Modelling Sex Dependent Differences in Human Liver Disease using Stem Cell-Derived Models and Organ on a Chip Devices

Metabolism syndrome directly influences different conditions such as
diabetes, heart disease or fat accumulation in individuals around the waist causing liver disease,
for example, liver steatosis. Liver steatosis can progress into non-alcoholic fatty liver disease
(NAFLD). NAFLD usually progresses into non-alcoholic steatohepatitis (NASH) causing tissue
fibrosis and in 20% of the cases, cirrhosis of the liver. The susceptibility to NAFLD is impacted
by excessive body fat and insulin insensitivity. Epidemiological studies show sex and age
differences are important factors in developing fatty liver disease and metabolic syndrome,
suggesting that sex hormones play important roles. Hence studying the effect of different sex
hormones in different systems would cause an early risk prediction and would help to create a
model in the highly understudied scientific field.

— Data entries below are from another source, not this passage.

**config.mk**
```make
export PLATFORM = sky130hd
export DESIGN_NAME = path_probe_ctrl
export DESIGN_NICKNAME = d
export VERILOG_FILES = /design/src/rtl/path_probe_pkg.sv /design/src/rtl/sat_counter.sv /design/src/rtl/path_probe_ctrl.sv
export SDC_FILE = /design/constraint.sdc
export NUM_CORES = 1
export LEC_CHECK = 0
export CAP_MARGIN = 25
export CELL_PAD_IN_SITES_DETAIL_PLACEMENT = 0
export CELL_PAD_IN_SITES_GLOBAL_PLACEMENT = 1
export CORE_MARGIN = 10
export CORE_UTILIZATION = 43
export CTS_CLUSTER_DIAMETER = 120
export DETAILED_ROUTE_END_ITERATION = 12
export MAX_ROUTING_LAYER = met4
export PLACE_DENSITY_LB_ADDON = 0.1
export RECOVER_POWER = 100
export SLEW_MARGIN = 0
export SYNTH_ARGS = -nofsm -noshare
export SYNTH_HDL_FRONTEND = slang
export SYNTH_SLANG_ARGS = --single-unit
```
**constraint.sdc**
```tcl
create_clock -name clk -period 7 [get_ports clk]
set_input_delay 0.7 -clock clk [delete_from_list [all_inputs] [get_ports clk]]
set_output_delay 0.7 -clock clk [all_outputs]
set_load 0.03 [all_outputs]
```
**src/rtl/path_probe_pkg.sv**
```systemverilog
// Shared types and helpers for the path probe sequencer.
package path_probe_pkg;

   typedef enum logic [2:0] {
      ST_IDLE,
      ST_LAUNCH,
      ST_SETTLE,
      ST_SAMPLE,
      ST_DONE
   } state_t;

   localparam int unsigned MAX_CNT_W = 32;

   // All-ones "no failure seen" marker, truncated by the caller to its count width.
   function automatic logic [MAX_CNT_W-1:0] fail_sentinel(input int unsigned width);
      logic [MAX_CNT_W-1:0] s;
      s = '0;
      for (int unsigned i = 0; i < MAX_CNT_W; i++) begin
         if (i < width) s[i] = 1'b1;
      end
      return s;
   endfunction

endpackage

```
**src/rtl/sat_counter.sv**
```systemverilog
// Up-counter with synchronous clear that sticks at all-ones.
module sat_counter #(
   parameter int unsigned W = 16
) (
   input  logic         clk,
   input  logic         rst,
   input  logic         clr,
   input  logic         inc,
   output logic [W-1:0] count
);

   always_ff @(posedge clk) begin
      if (rst) begin
         count <= '0;
      end else if (clr) begin
         count <= '0;
      end else if (inc && (count != '1)) begin
         count <= count + W'(1);
      end
   end

endmodule

```
**src/rtl/path_probe_ctrl.sv**
```systemverilog
// Launch/settle/sample sequencer for the spy delay path, counting mismatching trials
// and driving the trojan trigger inputs while a run is armed.
module path_probe_ctrl
   import path_probe_pkg::*;
#(
   parameter int unsigned CNT_W  = 16,
   parameter int unsigned WAIT_W = 8,
   parameter bit          INVERT = 1'b1
) (
   input  logic              clk,
   input  logic              rst,
   input  logic              start,
   input  logic              abort,
   input  logic [CNT_W-1:0]  trials,
   input  logic [WAIT_W-1:0] settle_cycles,
   input  logic              arm_ht,
   input  logic              path_out,
   output logic              path_in,
   output logic              ht_in1,
   output logic              ht_in2,
   output logic              busy,
   output logic              done,
   output logic [CNT_W-1:0]  err_count,
   output logic [CNT_W-1:0]  first_fail,
   output logic              pass
);

   localparam logic [CNT_W-1:0] FAIL_NONE = CNT_W'(fail_sentinel(CNT_W));

   state_t            state, state_next;
   logic [CNT_W-1:0]  trials_q, idx_q, idx_inc_c;
   logic [WAIT_W-1:0] settle_q, wait_q;
   logic              arm_q, arm_c, ht_c;
   logic              capture_c, launch_c, settle_c, sample_c, done_c, mismatch_c;

   always_ff @(posedge clk) begin
      if (rst) state <= ST_IDLE;
      else     state <= state_next;
   end

   // Next state and per-state strobes; abort overrides everything outside IDLE.
   always_comb begin
      state_next = state;
      capture_c  = 1'b0;
      launch_c   = 1'b0;
      settle_c   = 1'b0;
      sample_c   = 1'b0;
      done_c     = 1'b0;
      idx_inc_c  = idx_q + CNT_W'(1);
      mismatch_c = path_out != (path_in ^ INVERT);
      case (state)
         ST_IDLE: begin
            if (start && !abort) begin
               capture_c  = 1'b1;
               state_next = (trials == '0) ? ST_DONE : ST_LAUNCH;
            end
         end
         ST_LAUNCH: begin
            launch_c   = 1'b1;
            state_next = ST_SETTLE;
         end
         ST_SETTLE: begin
            settle_c = 1'b1;
            if (wait_q == WAIT_W'(1)) state_next = ST_SAMPLE;
         end
         ST_SAMPLE: begin
            sample_c   = 1'b1;
            state_next = (idx_inc_c == trials_q) ? ST_DONE : ST_LAUNCH;
         end
         ST_DONE: begin
            done_c     = 1'b1;
            state_next = ST_IDLE;
         end
         default: state_next = ST_IDLE;
      endcase
      if (abort && (state != ST_IDLE)) begin
         state_next = ST_IDLE;
         launch_c   = 1'b0;
         settle_c   = 1'b0;
         sample_c   = 1'b0;
         done_c     = 1'b0;
      end
      arm_c = (state == ST_IDLE) ? arm_ht : arm_q;
      ht_c  = arm_c && (state_next inside {ST_LAUNCH, ST_SETTLE, ST_SAMPLE});
   end

   // Captured settings, trial/wait counters and registered outputs.
   always_ff @(posedge clk) begin
      if (rst) begin
         trials_q   <= '0;
         settle_q   <= '0;
         arm_q      <= 1'b0;
         idx_q      <= '0;
         wait_q     <= '0;
         path_in    <= 1'b0;
         ht_in1     <= 1'b0;
         ht_in2     <= 1'b0;
         busy       <= 1'b0;
         done       <= 1'b0;
         first_fail <= FAIL_NONE;
         pass       <= 1'b1;
      end else begin
         done   <= done_c;
         busy   <= (state_next != ST_IDLE) | done_c;
         ht_in1 <= ht_c;
         ht_in2 <= ht_c;
         if (capture_c) begin
            trials_q   <= trials;
            settle_q   <= settle_cycles;
            arm_q      <= arm_ht;
            idx_q      <= '0;
            first_fail <= FAIL_NONE;
         end
         if (launch_c) begin
            path_in <= ~path_in;
            wait_q  <= (settle_q == '0) ? WAIT_W'(1) : settle_q;
         end
         if (settle_c) wait_q <= wait_q - WAIT_W'(1);
         if (sample_c) begin
            idx_q <= idx_inc_c;
            if (mismatch_c && (first_fail == FAIL_NONE)) first_fail <= idx_q;
         end
         if (done_c) pass <= (err_count == '0);
      end
   end

   sat_counter #(.W(CNT_W)) u_err_count (
      .clk   (clk),
      .rst   (rst),
      .clr   (capture_c),
      .inc   (sample_c & mismatch_c),
      .count (err_count)
   );

endmodule
```
File: src/rtl/ktms_mmio_init.sv
// ktms_mmio_init: accepts one MMIO request at a time, formats it onto the MMIO
// command bus for a single cycle and, for reads, waits for the responder's data
// before presenting it on a ready/valid response port.
// Optional feature macro: KTMS_MMIO_TIMEOUT_EN adds a read-timeout counter that
// returns all-ones data with o_rsp_err set when the responder stays silent.
module ktms_mmio_init #(
  parameter int mmiobus_width = 94,
  parameter int timeout_width = 16
) (
  input  logic                     clk,
  input  logic                     reset,
  input  logic                     i_req_v,
  output logic                     o_req_r,
  input  logic                     i_req_rnw,
  input  logic                     i_req_cfg,
  input  logic                     i_req_dw,
  input  logic [23:0]              i_req_addr,
  input  logic [63:0]              i_req_d,
  output logic [mmiobus_width-1:0] o_mmiobus,
  input  logic                     i_mmio_rd_v,
  input  logic [63:0]              i_mmio_rd_d,
  output logic                     o_rsp_v,
  input  logic                     i_rsp_r,
  output logic [63:0]              o_rsp_d,
  output logic                     o_rsp_err,
  input  logic [timeout_width-1:0] i_timeout,
  output logic                     o_busy,
  output logic                     o_stray
);

  typedef enum logic [1:0] {
    IDLE    = 2'd0,
    ISSUE   = 2'd1,
    WAIT_RD = 2'd2,
    RSP     = 2'd3
  } state_t;

  state_t r_state;
  state_t w_next;

  logic        r_rnw;
  logic        r_cfg;
  logic        r_dw;
  logic [23:0] r_addr;
  logic [63:0] r_data;
  logic [63:0] r_rsp_d;
  logic        r_stray;

  logic        w_accept;
  logic        w_timeout_hit;
  logic [63:0] w_data_field;
  logic        w_addr_par;
  logic        w_data_par;
  logic [93:0] w_cmd;

  assign w_accept = i_req_v && (r_state == IDLE);

`ifdef KTMS_MMIO_TIMEOUT_EN
  localparam logic [timeout_width-1:0] CntOne = timeout_width'(1);

  logic [timeout_width-1:0] r_cnt;
  logic                     r_rsp_err;

  assign w_timeout_hit = (r_cnt == '0);

  // Timeout counter: loaded as a read leaves ISSUE, counts down while waiting.
  always_ff @(posedge clk) begin
    if (reset) begin
      r_cnt <= '0;
    end else if (r_state == ISSUE && r_rnw) begin
      r_cnt <= i_timeout;
    end else if (r_state == WAIT_RD && !i_mmio_rd_v && r_cnt != '0) begin
      r_cnt <= r_cnt - CntOne;
    end
  end

  // Error flag records whether the held response came from a timeout.
  always_ff @(posedge clk) begin
    if (reset) begin
      r_rsp_err <= 1'b0;
    end else if (r_state == WAIT_RD) begin
      if (i_mmio_rd_v) begin
        r_rsp_err <= 1'b0;
      end else if (w_timeout_hit) begin
        r_rsp_err <= 1'b1;
      end
    end
  end

  assign o_rsp_err = r_rsp_err && !reset;
`else
  logic w_unused_timeout;

  assign w_unused_timeout = ^i_timeout;
  assign w_timeout_hit    = 1'b0;
  assign o_rsp_err        = 1'b0;
`endif

  // State register.
  always_ff @(posedge clk) begin
    if (reset) begin
      r_state <= IDLE;
    end else begin
      r_state <= w_next;
    end
  end

  // Next-state logic; read data always wins over a same-cycle timeout.
  always_comb begin
    w_next = r_state;
    case (r_state)
      IDLE:    if (i_req_v) w_next = ISSUE;
      ISSUE:   w_next = r_rnw ? WAIT_RD : IDLE;
      WAIT_RD: if (i_mmio_rd_v || w_timeout_hit) w_next = RSP;
      RSP:     if (i_rsp_r) w_next = IDLE;
      default: w_next = IDLE;
    endcase
  end

  // Capture every request field on acceptance so the inputs may change freely.
  always_ff @(posedge clk) begin
    if (reset) begin
      r_rnw  <= 1'b0;
      r_cfg  <= 1'b0;
      r_dw   <= 1'b0;
      r_addr <= '0;
      r_data <= '0;
    end else if (w_accept) begin
      r_rnw  <= i_req_rnw;
      r_cfg  <= i_req_cfg;
      r_dw   <= i_req_dw;
      r_addr <= i_req_addr;
      r_data <= i_req_d;
    end
  end

  // Response data: responder data, or all-ones when the wait timed out.
  always_ff @(posedge clk) begin
    if (reset) begin
      r_rsp_d <= '0;
    end else if (r_state == WAIT_RD) begin
      if (i_mmio_rd_v) begin
        r_rsp_d <= i_mmio_rd_d;
      end else if (w_timeout_hit) begin
        r_rsp_d <= '1;
      end
    end
  end

  // Sticky flag for read data that shows up when no read is outstanding.
  always_ff @(posedge clk) begin
    if (reset) begin
      r_stray <= 1'b0;
    end else if (i_mmio_rd_v && r_state != WAIT_RD) begin
      r_stray <= 1'b1;
    end
  end

  assign w_data_field = r_rnw ? 64'd0 : r_data;
  assign w_addr_par   = ~^r_addr;
  assign w_data_par   = ~^w_data_field;
  assign w_cmd        = {1'b1, r_cfg, r_rnw, r_dw, r_addr, w_addr_par,
                         w_data_field, w_data_par};

  assign o_mmiobus = (r_state == ISSUE && !reset) ? mmiobus_width'(w_cmd) : '0;
  assign o_req_r   = (r_state == IDLE) && !reset;
  assign o_busy    = (r_state != IDLE) && !reset;
  assign o_rsp_v   = (r_state == RSP) && !reset;
  assign o_rsp_d   = reset ? 64'd0 : r_rsp_d;
  assign o_stray   = r_stray && !reset;

endmodule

The studies show that age is an important factor in developing the NAFLD as premenopausal
women are less likely to develop NAFLD than post-menopausal women due to sex hormone
deficiency. Moreover, androgens and oestrogens regulate lipid, glucose and cholesterol
homeostasis differently in men and women. Whilst testosterone protects males from fat
accumulation in the liver, in females it promotes it. Oestrogens have an impact on the
inflammatory response. In summary, sex hormones have different roles in different sexes that
are age-sensitive. Modelling sex differences would help us understand the progression of the
liver disease, followed by new therapeutic strategies such as the precise dosage of hormonal
treatment.
The aim of this project is to define the molecular basis of sex dependent differences in the
development of non-alcoholic fatty liver disease as the basis for developing novel therapies to
correct the aberrant phenotype. By using the novel NAFLD model that employs pluripotent stem
cell derived hepatocyte like cells (HLCs) and exposing them to physiologically relevant levels of
androgen, oestrogen and growth hormones, different environmental conditions ('fatty' or normal
diet) will be imposed. The interaction of hormone signaling and the development of steatosis will
be studied in vitro using a semi-automated platform developed in prof. Hay's lab (Centre of
Regenerative Medicine, University of Edinburgh), with a focus on key changes in liver cell
biology, including hepatic metabolism and function, cell viability, gene transcription and factor
secretion. Following in-depth analysis using bioinformatics coupled with target identification, the
sex specific models developed from these studies will be further sophisticated using organ on a
chip systems. The gene regulatory datasets derived in static and perfused culture will be used
as a basis to restore hepatocyte homeostasis by reversing steatosis and/or reducing
inflammatory gene expression. Studies will benefit from a close collaboration with an industrial
partner and an opportunity to work in different laboratories to gain experience in a broad range
of methods and different working environments.